Prompt:
Check every line below for the string "else". Copy the ones that have it.

##### Data to use #####

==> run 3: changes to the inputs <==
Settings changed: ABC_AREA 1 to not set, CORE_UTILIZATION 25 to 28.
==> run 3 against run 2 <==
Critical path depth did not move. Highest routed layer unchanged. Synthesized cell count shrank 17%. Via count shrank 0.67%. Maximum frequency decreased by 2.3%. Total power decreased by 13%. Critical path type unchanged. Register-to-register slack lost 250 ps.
**config.mk**
```make
export PLATFORM = sky130hd
export DESIGN_NAME = ram_fill_engine
export DESIGN_NICKNAME = d
export VERILOG_FILES = /design/src/rtl/ram_fill_engine.sv
export SDC_FILE = /design/constraint.sdc
export NUM_CORES = 1
export LEC_CHECK = 0
export ABC_AREA = 1
export ABC_CLOCK_PERIOD_IN_PS = 4900
export BUFFER_PORTS_ARGS = -buffer_cell sky130_fd_sc_hd__buf_2
export CAP_MARGIN = 20
export CORE_MARGIN = 1.5
export CORE_UTILIZATION = 40
export CTS_BUF_LIST = sky130_fd_sc_hd__clkbuf_4
export DETAILED_ROUTE_END_ITERATION = 16
export PLACE_DENSITY = 0.67
export SLEW_MARGIN = 25
export SYNTH_ARGS = -nofsm -noshare
export SYNTH_HDL_FRONTEND = slang
export SYNTH_SLANG_ARGS = --single-unit
```
**constraint.sdc**
```tcl
create_clock -name clk -period 4.9 [get_ports clk]
set_input_delay 0.49 -clock clk [delete_from_list [all_inputs] [get_ports clk]]
set_output_delay 0.49 -clock clk [all_outputs]
set_load 0.02 [all_outputs]
```
**src/rtl/axis_sample_source.sv**
```systemverilog
// axis_sample_source: FIFO-buffered AXI-Stream sample master, optional launch pacing via AXIS_SAMPLE_SOURCE_PACING_EN
module axis_sample_source #(
    parameter int DATA_WIDTH = 16,
    parameter int DEPTH      = 8,
    parameter int RATE_DIV   = 4
) (
    input  logic                         clk,
    input  logic                         rst,
    input  logic                         in_valid,
    output logic                         in_ready,
    input  logic [DATA_WIDTH-1:0]        in_data,
    output logic                         m_axis_data_tvalid,
    input  logic                         m_axis_data_tready,
    output logic [DATA_WIDTH-1:0]        m_axis_data_tdata,
    output logic [$clog2(DEPTH+1)-1:0]   level,
    output logic                         overflow
);
    localparam int AW = $clog2(DEPTH);
    localparam int LW = $clog2(DEPTH+1);
    logic [DATA_WIDTH-1:0] mem [DEPTH];
    logic [AW-1:0] wr_ptr, rd_ptr;
    logic push, pop, pace_ok;
    assign in_ready           = level != LW'(DEPTH);
    assign m_axis_data_tvalid = (level != '0) && pace_ok;
    assign m_axis_data_tdata  = mem[rd_ptr];
    assign push               = in_valid && in_ready;
    assign pop                = m_axis_data_tvalid && m_axis_data_tready;
    always_ff @(posedge clk) begin
        if (push) mem[wr_ptr] <= in_data;
    end
    always_ff @(posedge clk) begin
        if (rst) begin
            wr_ptr   <= '0;
            rd_ptr   <= '0;
            level    <= '0;
            overflow <= 1'b0;
        end else begin
            if (push) wr_ptr <= wr_ptr + 1'b1;
            if (pop) rd_ptr <= rd_ptr + 1'b1;
            level <= level + LW'(push) - LW'(pop);
            if (in_valid && !in_ready) overflow <= 1'b1;
        end
    end
`ifdef AXIS_SAMPLE_SOURCE_PACING_EN
    localparam int PW = $clog2(RATE_DIV+1);
    logic [PW-1:0] pace_cnt;
    always_ff @(posedge clk) begin
        if (rst) pace_cnt <= '0;
        else if (pop) pace_cnt <= PW'(RATE_DIV-1);
        else if (pace_cnt != '0) pace_cnt <= pace_cnt - 1'b1;
    end
    assign pace_ok = pace_cnt == '0;
`else
    // RATE_DIV is at least 1, so this is a constant 1
    assign pace_ok = RATE_DIV > 0;
`endif
endmodule

```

#####

Result of this task:
        end else begin
        else if (pop) pace_cnt <= PW'(RATE_DIV-1);
        else if (pace_cnt != '0) pace_cnt <= pace_cnt - 1'b1;
`else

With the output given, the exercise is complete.